As he walked away, he was conscious of an uncomfortable feeling that he had been outplayed.

When it came to Ben and Lotti, it was a feeling he was going to have to get used to.

*

The little crowd, minus Albert but including the dogs whom Ben had let out of the Sparrowhawk, were making their way into the cottage, and Clara was feeling even more confused.

‘I don’t want to be a teacher,’ she repeated. ‘I’m a writer. I need peace, quiet. I need solitude. I want you to go.’

Ben, never one to willingly cause trouble, glanced uneasily at Lotti. Lotti, unconcerned, bounced on one of the two sagging armchairs by the fire.

‘You have a lot of books.’ She picked up a volume of poetry from the floor and spelled out the author’s name. ‘G-O-E-T-H-E. Goaty! Goat?’

‘It’s pronounced G-E-R-T-E-R. It’s poetry. It’s German.’

German?’ Ben was outraged.

‘I didn’t know Germans had poetry,’ said Lotti.

‘Well, they do, beautiful poetry.’ Clara flushed, and resisted the urge to throw a book at Lotti’s head.

‘But why are you reading German poetry?’ demanded Ben. ‘When we have just fought a war against them?’

‘Poetry has no frontiers,’ Clara informed him frostily.

Ben sniffed, unconvinced. Lotti put down the Goethe and picked up another volume. ‘Is this one German too? Look, it’s got your name in the title. Für Clara. For Clara?’

‘Give me that!’ Clara snatched the book from Lotti’s hand.

‘You should tell my uncle about Germans and poetry. He thinks all foreigners are savages. Including me, because I’m half French. Will you teach us German poetry?’

Not German,’ said Ben decisively.

‘Not anything!’ cried Clara.

‘But it’s the perfect solution!’ said Lotti.

‘Solution to what?’ asked Clara, practically shrieking.

‘Your uncle would never let you have lessons with me anyway,’ said Ben, ignoring Clara. ‘He’s too posh.’

‘He’s mean though too, and I bet Miss Clara wouldn’t cost as much as school. No offence, Miss Clara.’

The clock on the mantelpiece chimed the half hour, and Clara felt suddenly exhausted. It took ten minutes to walk here from the station, twenty at the most if the bridge was open and you had to go the long way.
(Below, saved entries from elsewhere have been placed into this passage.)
## src/rtl/core/bounded_list_deque_with_search_core_defines.svh

```systemverilog
// ----------------------------------------------------------------------------
// Deque core assertion macros
// Shared immediate-style concurrent checks, clocked on clock, off in reset.
// ----------------------------------------------------------------------------
`ifndef BOUNDED_LIST_DEQUE_WITH_SEARCH_CORE_DEFINES_SVH
`define BOUNDED_LIST_DEQUE_WITH_SEARCH_CORE_DEFINES_SVH

// Same-cycle implication.
`define BLDQ_ASSERT_NOW(label, ante, cons, msg) \
   label: assert property (@(posedge clock) disable iff (reset) (ante) |-> (cons)) \
      else $error(msg);

// Next-cycle implication.
`define BLDQ_ASSERT_NEXT(label, ante, cons, msg) \
   label: assert property (@(posedge clock) disable iff (reset) (ante) |=> (cons)) \
      else $error(msg);

`endif

```

## src/rtl/core/bldq_pkg.sv

```systemverilog
// ----------------------------------------------------------------------------
// bldq_pkg
// Types and codes shared by the deque core and its storage cells.
// ----------------------------------------------------------------------------
`default_nettype none

package bldq_pkg;

   localparam int DATA_WIDTH    = 32;
   localparam int DEPTH_DEFAULT = 16;

   // operation codes
   localparam logic [2:0] MODE_INS_FRONT = 3'd0;
   localparam logic [2:0] MODE_INS_END   = 3'd1;
   localparam logic [2:0] MODE_REM_FRONT = 3'd2;
   localparam logic [2:0] MODE_REM_END   = 3'd3;
   localparam logic [2:0] MODE_REM_MATCH = 3'd4;
   localparam logic [2:0] MODE_SEARCH    = 3'd5;

   typedef enum logic [1:0] {
      STATUS_OK       = 2'd0,
      STATUS_EMPTY    = 2'd1,
      STATUS_FULL     = 2'd2,
      STATUS_NOTFOUND = 2'd3
   } status_type;

   typedef enum logic [1:0] {
      CELL_HOLD,
      CELL_LOAD,
      CELL_FROM_PREV,
      CELL_FROM_NEXT
   } cell_op_type;

   typedef struct packed {
      logic        cmp_en;  // capture compare result this cycle
      logic        live;    // cell lies below the entry count
      cell_op_type op;
   } cell_ctl_type;

endpackage

`default_nettype wire

```

## src/rtl/core/bldq_cell.sv

```systemverilog
// ----------------------------------------------------------------------------
// bldq_cell
// One list slot: holds an entry, compares it with the broadcast value and
// shifts towards either neighbour.
// ----------------------------------------------------------------------------
`default_nettype none

module bldq_cell (
   input  wire                                   clock,
   input  wire  bldq_pkg::cell_ctl_type          ctl,
   input  wire  [bldq_pkg::DATA_WIDTH-1:0]       value_in,
   input  wire  [bldq_pkg::DATA_WIDTH-1:0]       prev_entry,
   input  wire  [bldq_pkg::DATA_WIDTH-1:0]       next_entry,
   output logic [bldq_pkg::DATA_WIDTH-1:0]       entry_out,
   output logic                                  match_out
);
   import bldq_pkg::*;

   logic [DATA_WIDTH-1:0] entry_ff, entry_in;
   logic                  match_ff, match_in;

   always_comb begin
      unique case (ctl.op)
         CELL_LOAD:      entry_in = value_in;
         CELL_FROM_PREV: entry_in = prev_entry;
         CELL_FROM_NEXT: entry_in = next_entry;
         default:        entry_in = entry_ff;
      endcase
      match_in = ctl.cmp_en ? (ctl.live && (entry_ff == value_in)) : match_ff;
   end

   always_ff @(posedge clock) begin
      entry_ff <= entry_in;
      match_ff <= match_in;
   end

   assign entry_out = entry_ff;
   assign match_out = match_ff;

endmodule

`default_nettype wire

```

## src/rtl/core/bounded_list_deque_with_search_core.sv

```systemverilog
// ----------------------------------------------------------------------------
// bounded_list_deque_with_search_core
// Bounded double-ended list of signed words with remove-by-value and search.
// ----------------------------------------------------------------------------
// Usage:
//  - Request: drive req_mode/req_value with start high; the transaction is
//    taken on the edge where start is high and busy is low.
//  - Response: rsp_valid pulses for one cycle with rsp_status,
//    rsp_removed_value and rsp_entry_total. The receiver cannot stall; a
//    response is simply presented once.
//  - Sequence: after acceptance, the match state broadcasts the value and
//    every cell latches its own compare; the apply state resolves the first
//    match with one DEPTH-wide subtract and drives the shift; the response
//    register then shows the result.
//  - Requests do not overlap: busy stays high through the match and apply
//    states. A new request may be taken in the cycle the previous response
//    is on the ports.
//  - Reset (synchronous, active high): list empty, no response pending.
//    Cell contents are not cleared; slots at or beyond the count are never
//    observed.
// ----------------------------------------------------------------------------
`default_nettype none

`include "bounded_list_deque_with_search_core_defines.svh"

module bounded_list_deque_with_search_core #(
   parameter int DEPTH = bldq_pkg::DEPTH_DEFAULT,
   localparam int CountWidth = $clog2(DEPTH + 1)
) (
   input  wire                                   clock,
   input  wire                                   reset,
   input  wire                                   start,
   output logic                                  busy,
   input  wire  [2:0]                            req_mode,
   input  wire  signed [bldq_pkg::DATA_WIDTH-1:0] req_value,
   output logic                                  rsp_valid,
   output logic [1:0]                            rsp_status,
   output logic signed [bldq_pkg::DATA_WIDTH-1:0] rsp_removed_value,
   output logic [CountWidth-1:0]                 rsp_entry_total
);
   import bldq_pkg::*;

   localparam int IdxWidth = $clog2(DEPTH);
   localparam logic [CountWidth-1:0] CountFull = CountWidth'(DEPTH);

   typedef enum logic [1:0] {S_IDLE, S_MATCH, S_APPLY} state_type;

   state_type             state_ff, state_in;
   logic [2:0]            mode_ff, mode_in;
   logic [DATA_WIDTH-1:0] value_ff, value_in;
   logic [CountWidth-1:0] count_ff, count_in;
   logic                  rsp_valid_ff, rsp_valid_in;
   status_type            rsp_status_ff, rsp_status_in;
   logic [DATA_WIDTH-1:0] rsp_removed_ff, rsp_removed_in;

   cell_ctl_type          ctl [DEPTH];
   logic [DATA_WIDTH-1:0] entries_w [DEPTH];
   logic [DEPTH-1:0]      match_w;

   // first-match resolution: tail mask covers the first hit and all after it
   logic [DEPTH-1:0]      match_low;
   logic [DEPTH-1:0]      tail_mask;
   logic                  found;
   logic                  full;
   logic                  empty;
   logic [CountWidth-1:0] count_m1;
   logic                  accept;

   assign accept    = start && (state_ff == S_IDLE);
   assign match_low = match_w ^ (match_w - {{(DEPTH-1){1'b0}}, 1'b1});
   assign tail_mask = ~(match_low >> 1);
   assign found     = |match_w;
   assign full      = (count_ff == CountFull);
   assign empty     = (count_ff == '0);
   assign count_m1  = count_ff - {{(CountWidth-1){1'b0}}, 1'b1};

   // ---------------------------------------------------------------- cells
   for (genvar g = 0; g < DEPTH; g++) begin : g_cell
      logic [DATA_WIDTH-1:0] prev_w, next_w;
      if (g == 0) begin : g_first
         assign prev_w = '0;
      end else begin : g_mid_prev
         assign prev_w = entries_w[g-1];
      end
      if (g == DEPTH - 1) begin : g_last
         assign next_w = '0;
      end else begin : g_mid_next
         assign next_w = entries_w[g+1];
      end

      bldq_cell u_cell (
         .clock      (clock),
         .ctl        (ctl[g]),
         .value_in   (value_ff),
         .prev_entry (prev_w),
         .next_entry (next_w),
         .entry_out  (entries_w[g]),
         .match_out  (match_w[g])
      );
   end

   // ------------------------------------------------------- control / apply
   always_comb begin
      state_in       = state_ff;
      mode_in        = mode_ff;
      value_in       = value_ff;
      count_in       = count_ff;
      rsp_valid_in   = 1'b0;
      rsp_status_in  = rsp_status_ff;
      rsp_removed_in = rsp_removed_ff;

      for (int i = 0; i < DEPTH; i++) begin
         ctl[i].cmp_en = (state_ff == S_MATCH);
         ctl[i].live   = (count_ff > CountWidth'(i));
         ctl[i].op     = CELL_HOLD;
      end

      unique case (state_ff)
         S_IDLE: begin
            if (accept) begin
               mode_in  = req_mode;
               value_in = req_value;
               state_in = S_MATCH;
            end
         end
         S_MATCH: begin
            state_in = S_APPLY;
         end
         S_APPLY: begin
            state_in       = S_IDLE;
            rsp_valid_in   = 1'b1;
            rsp_status_in  = STATUS_OK;
            rsp_removed_in = '0;
            unique case (mode_ff)
               MODE_INS_FRONT: begin
                  if (full) begin
                     rsp_status_in = STATUS_FULL;
                  end else begin
                     for (int i = 0; i < DEPTH; i++) begin
                        ctl[i].op = (i == 0) ? CELL_LOAD : CELL_FROM_PREV;
                     end
                     count_in = count_ff + 1'b1;
                  end
               end
               MODE_INS_END: begin
                  if (full) begin
                     rsp_status_in = STATUS_FULL;
                  end else begin
                     for (int i = 0; i < DEPTH; i++) begin
                        if (count_ff == CountWidth'(i)) begin
                           ctl[i].op = CELL_LOAD;
                        end
                     end
                     count_in = count_ff + 1'b1;
                  end
               end
               MODE_REM_FRONT: begin
                  if (empty) begin
                     rsp_status_in = STATUS_EMPTY;
                  end else begin
                     for (int i = 0; i < DEPTH; i++) begin
                        ctl[i].op = CELL_FROM_NEXT;
                     end
                     rsp_removed_in = entries_w[0];
                     count_in       = count_m1;
                  end
               end
               MODE_REM_END: begin
                  if (empty) begin
                     rsp_status_in = STATUS_EMPTY;
                  end else begin
                     rsp_removed_in = entries_w[count_m1[IdxWidth-1:0]];
                     count_in       = count_m1;
                  end
               end
               MODE_REM_MATCH: begin
                  if (empty) begin
                     rsp_status_in = STATUS_EMPTY;
                  end else if (!found) begin
                     rsp_status_in = STATUS_NOTFOUND;
                  end else begin
                     for (int i = 0; i < DEPTH; i++) begin
                        if (tail_mask[i]) begin
                           ctl[i].op = CELL_FROM_NEXT;
                        end
                     end
                     // the matched entry equals the search value
                     rsp_removed_in = value_ff;
                     count_in       = count_m1;
                  end
               end
               MODE_SEARCH: begin
                  if (!found) begin
                     rsp_status_in = STATUS_NOTFOUND;
                  end
               end
               default: begin
                  // unused codes: no change, plain ok
               end
            endcase
         end
         default: begin
            state_in = S_IDLE;
         end
      endcase
   end

   always_ff @(posedge clock) begin
      if (reset) begin
         state_ff     <= S_IDLE;
         count_ff     <= '0;
         rsp_valid_ff <= 1'b0;
      end else begin
         state_ff     <= state_in;
         count_ff     <= count_in;
         rsp_valid_ff <= rsp_valid_in;
      end
      mode_ff        <= mode_in;
      value_ff       <= value_in;
      rsp_status_ff  <= rsp_status_in;
      rsp_removed_ff <= rsp_removed_in;
   end

   assign busy              = (state_ff != S_IDLE);
   assign rsp_valid         = rsp_valid_ff;
   assign rsp_status        = rsp_status_ff;
   assign rsp_removed_value = rsp_removed_ff;
   assign rsp_entry_total   = count_ff;

   // ------------------------------------------------------------ assertions
   `BLDQ_ASSERT_NOW(a_rsp_when_idle, rsp_valid_ff, state_ff == S_IDLE, "response while busy")
   `BLDQ_ASSERT_NEXT(a_accept_busy, accept, state_ff == S_MATCH, "accept did not start match")
   `BLDQ_ASSERT_NOW(a_count_bound, 1'b1, count_ff <= CountFull, "entry count beyond depth")
   `BLDQ_ASSERT_NOW(a_full_status, rsp_valid_ff && (rsp_status_ff == STATUS_FULL), count_ff == CountFull, "full reported below depth")

endmodule

`default_nettype wire

```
Max wasn’t going to come tonight. She sank into the armchair opposite Lotti’s and closed her eyes.

‘Perfect solution to what?’ she asked.

‘Ben has his job,’ explained Lotti. ‘And I have a problem with my dog Federico.’
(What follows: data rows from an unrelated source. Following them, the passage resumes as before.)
[src/rcm_queue.sv]
// ----------------------------------------------------------------------------
// rcm_queue
// Short queue of classified closes between the front and the back.
// ----------------------------------------------------------------------------
module rcm_queue (
    input  logic          clk,
    input  logic          rst_n,
    input  logic          push_valid,
    output logic          push_ready,
    input  rcm_pkg::job_t push_job,
    output logic          pop_valid,
    input  logic          pop_ready,
    output rcm_pkg::job_t pop_job
);
    import rcm_pkg::*;

    job_t              entry_reg [QUEUE_DEPTH];
    logic [QPTR_W-1:0] wr_ptr_reg;
    logic [QPTR_W-1:0] rd_ptr_reg;
    logic [QCNT_W-1:0] count_reg;
    logic              do_push;
    logic              do_pop;

    assign push_ready = (count_reg != QCNT_W'(QUEUE_DEPTH));
    assign pop_valid  = (count_reg != '0);
    assign pop_job    = entry_reg[rd_ptr_reg];
    assign do_push    = push_valid && push_ready;
    assign do_pop     = pop_valid && pop_ready;

    always_ff @(posedge clk)
    begin
        if (do_push)
        begin
            entry_reg[wr_ptr_reg] <= push_job;
        end
    end

    always_ff @(posedge clk or negedge rst_n)
    begin
        if (!rst_n)
        begin
            wr_ptr_reg <= '0;
            rd_ptr_reg <= '0;
            count_reg  <= '0;
        end
        else
        begin
            if (do_push)
            begin
                wr_ptr_reg <= (wr_ptr_reg == QPTR_W'(QUEUE_DEPTH - 1)) ? '0 : wr_ptr_reg + 1'b1;
            end
            if (do_pop)
            begin
                rd_ptr_reg <= (rd_ptr_reg == QPTR_W'(QUEUE_DEPTH - 1)) ? '0 : rd_ptr_reg + 1'b1;
            end
            if (do_push && !do_pop)
            begin
                count_reg <= count_reg + 1'b1;
            end
            else if (do_pop && !do_push)
            begin
                count_reg <= count_reg - 1'b1;
            end
        end
    end

endmodule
‘The dog you have stolen.’ Clara opened her eyes and, seeing Lotti’s expression of terror, felt sorry that she had spoken. ‘Don’t worry, I won’t say anything.’

‘The thing is,’ said Lotti, sounding more subdued, ‘when my uncle hears about this law, he’ll send me away. He’s much too much of a snob to let me go to the Barton school. So you see, a tutor’s the only way. It’s worth a try. Honestly, even if it weren’t for Federico, I couldn’t bear boarding school again.’
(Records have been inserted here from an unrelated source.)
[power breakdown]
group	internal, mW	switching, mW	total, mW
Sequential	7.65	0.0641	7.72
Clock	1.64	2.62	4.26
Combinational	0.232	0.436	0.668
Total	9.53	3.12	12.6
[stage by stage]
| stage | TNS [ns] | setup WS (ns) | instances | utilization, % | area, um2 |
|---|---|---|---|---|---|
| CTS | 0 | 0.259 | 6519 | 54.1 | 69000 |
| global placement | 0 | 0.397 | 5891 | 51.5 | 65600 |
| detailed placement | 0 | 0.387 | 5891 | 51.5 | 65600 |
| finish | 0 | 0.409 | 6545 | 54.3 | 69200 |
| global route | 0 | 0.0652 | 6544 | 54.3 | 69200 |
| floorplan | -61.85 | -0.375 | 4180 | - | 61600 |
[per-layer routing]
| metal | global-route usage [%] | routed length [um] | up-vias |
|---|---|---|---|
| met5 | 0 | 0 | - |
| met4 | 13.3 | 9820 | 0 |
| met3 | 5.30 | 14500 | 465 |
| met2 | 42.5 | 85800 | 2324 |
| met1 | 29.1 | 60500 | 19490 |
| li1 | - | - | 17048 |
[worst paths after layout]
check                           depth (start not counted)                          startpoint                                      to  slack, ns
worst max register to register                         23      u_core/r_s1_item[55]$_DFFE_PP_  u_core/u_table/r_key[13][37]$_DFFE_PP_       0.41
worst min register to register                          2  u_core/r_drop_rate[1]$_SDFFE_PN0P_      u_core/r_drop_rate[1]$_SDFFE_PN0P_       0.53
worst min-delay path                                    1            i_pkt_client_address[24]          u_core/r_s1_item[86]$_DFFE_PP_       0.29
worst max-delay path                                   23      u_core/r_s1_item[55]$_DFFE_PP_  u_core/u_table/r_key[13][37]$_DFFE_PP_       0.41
===== src/sv/srg_pkg.sv =====
package srg_pkg;

  localparam logic [2:0] OP_VALIDATE = 3'd0;
  localparam logic [2:0] OP_BEAT     = 3'd1;
  localparam logic [2:0] OP_START    = 3'd2;
  localparam logic [2:0] OP_END      = 3'd3;
  localparam logic [2:0] OP_TXSEQ    = 3'd4;

  localparam logic [1:0] ST_OK      = 2'd0;
  localparam logic [1:0] ST_SESSION = 2'd1;
  localparam logic [1:0] ST_SEQ     = 2'd2;
  localparam logic [1:0] ST_TTL     = 2'd3;

  localparam int unsigned AddrW = 3;
  localparam logic        RegTimeout = 1'b0;

  typedef struct packed {
    logic [2:0]  func;
    logic [31:0] now_time;
    logic [31:0] msg_seq;
    logic [31:0] msg_stamp;
    logic [31:0] msg_ttl;
    logic [31:0] sess_ident;
    logic [7:0]  node_id;
    logic [7:0]  proto_rev;
    logic [7:0]  safety_code;
  } item_t;

  typedef struct packed {
    logic        session_on;
    logic [31:0] current_ident;
    logic [7:0]  stored_node;
    logic [7:0]  stored_version;
    logic [31:0] last_seq_ok;
    logic [31:0] last_stamp_ok;
    logic [31:0] tx_counter;
    logic [31:0] last_beat_time;
    logic [7:0]  safety_store;
  } state_t;

  typedef struct packed {
    logic [1:0]  status;
    logic [31:0] tx_number;
    logic        peer_alive;
    logic        active_flag;
    logic [7:0]  peer_safety;
    logic [7:0]  node_readout;
    logic [7:0]  version_readout;
  } result_t;

endpackage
‘They shut her in the coal cellar,’ said Ben. ‘All night.’

Clara, remembering her own miserable school days, pressed her lips together.

‘Will you teach us?’ All of Lotti’s bravado was gone now, and she was almost pleading. ‘I promise I’ll be good. I would actually like to learn. I had this idea yesterday that I could be an animal doctor. I took a thorn out of Federico’s foot and he looked at me with these big, grateful eyes – he has such beautiful eyes – and I thought imagine doing this all the time! I’d need a proper education for that, wouldn’t I? What would you like to be, Ben, if you had time for an education and you could be or do anything you wanted? Like Miss Clara being a writer and me being an animal doctor, what would you …’

‘I’d build bridges.’ The answer came from nowhere, but as soon as he said it Ben knew it was true. ‘And boats. Like Mr Brunel, the engineer. Nathan took us to Bristol once, to see the suspension bridge he built there over the gorge, and it was …’

He trailed off. Words couldn’t do justice to how Ben had felt, the first time he saw Mr Brunel’s bridge suspended two hundred and forty-five feet above the Clifton gorge.

Lotti smiled. ‘That would be a good thing for you, Ben.’

A moment’s quiet settled over the room, and Clara was reminded of the first time she had seen these two, sitting together on the roof of the Sparrowhawk, and the feeling she had had then that anything was possible. Max would like these two, she thought. I like them.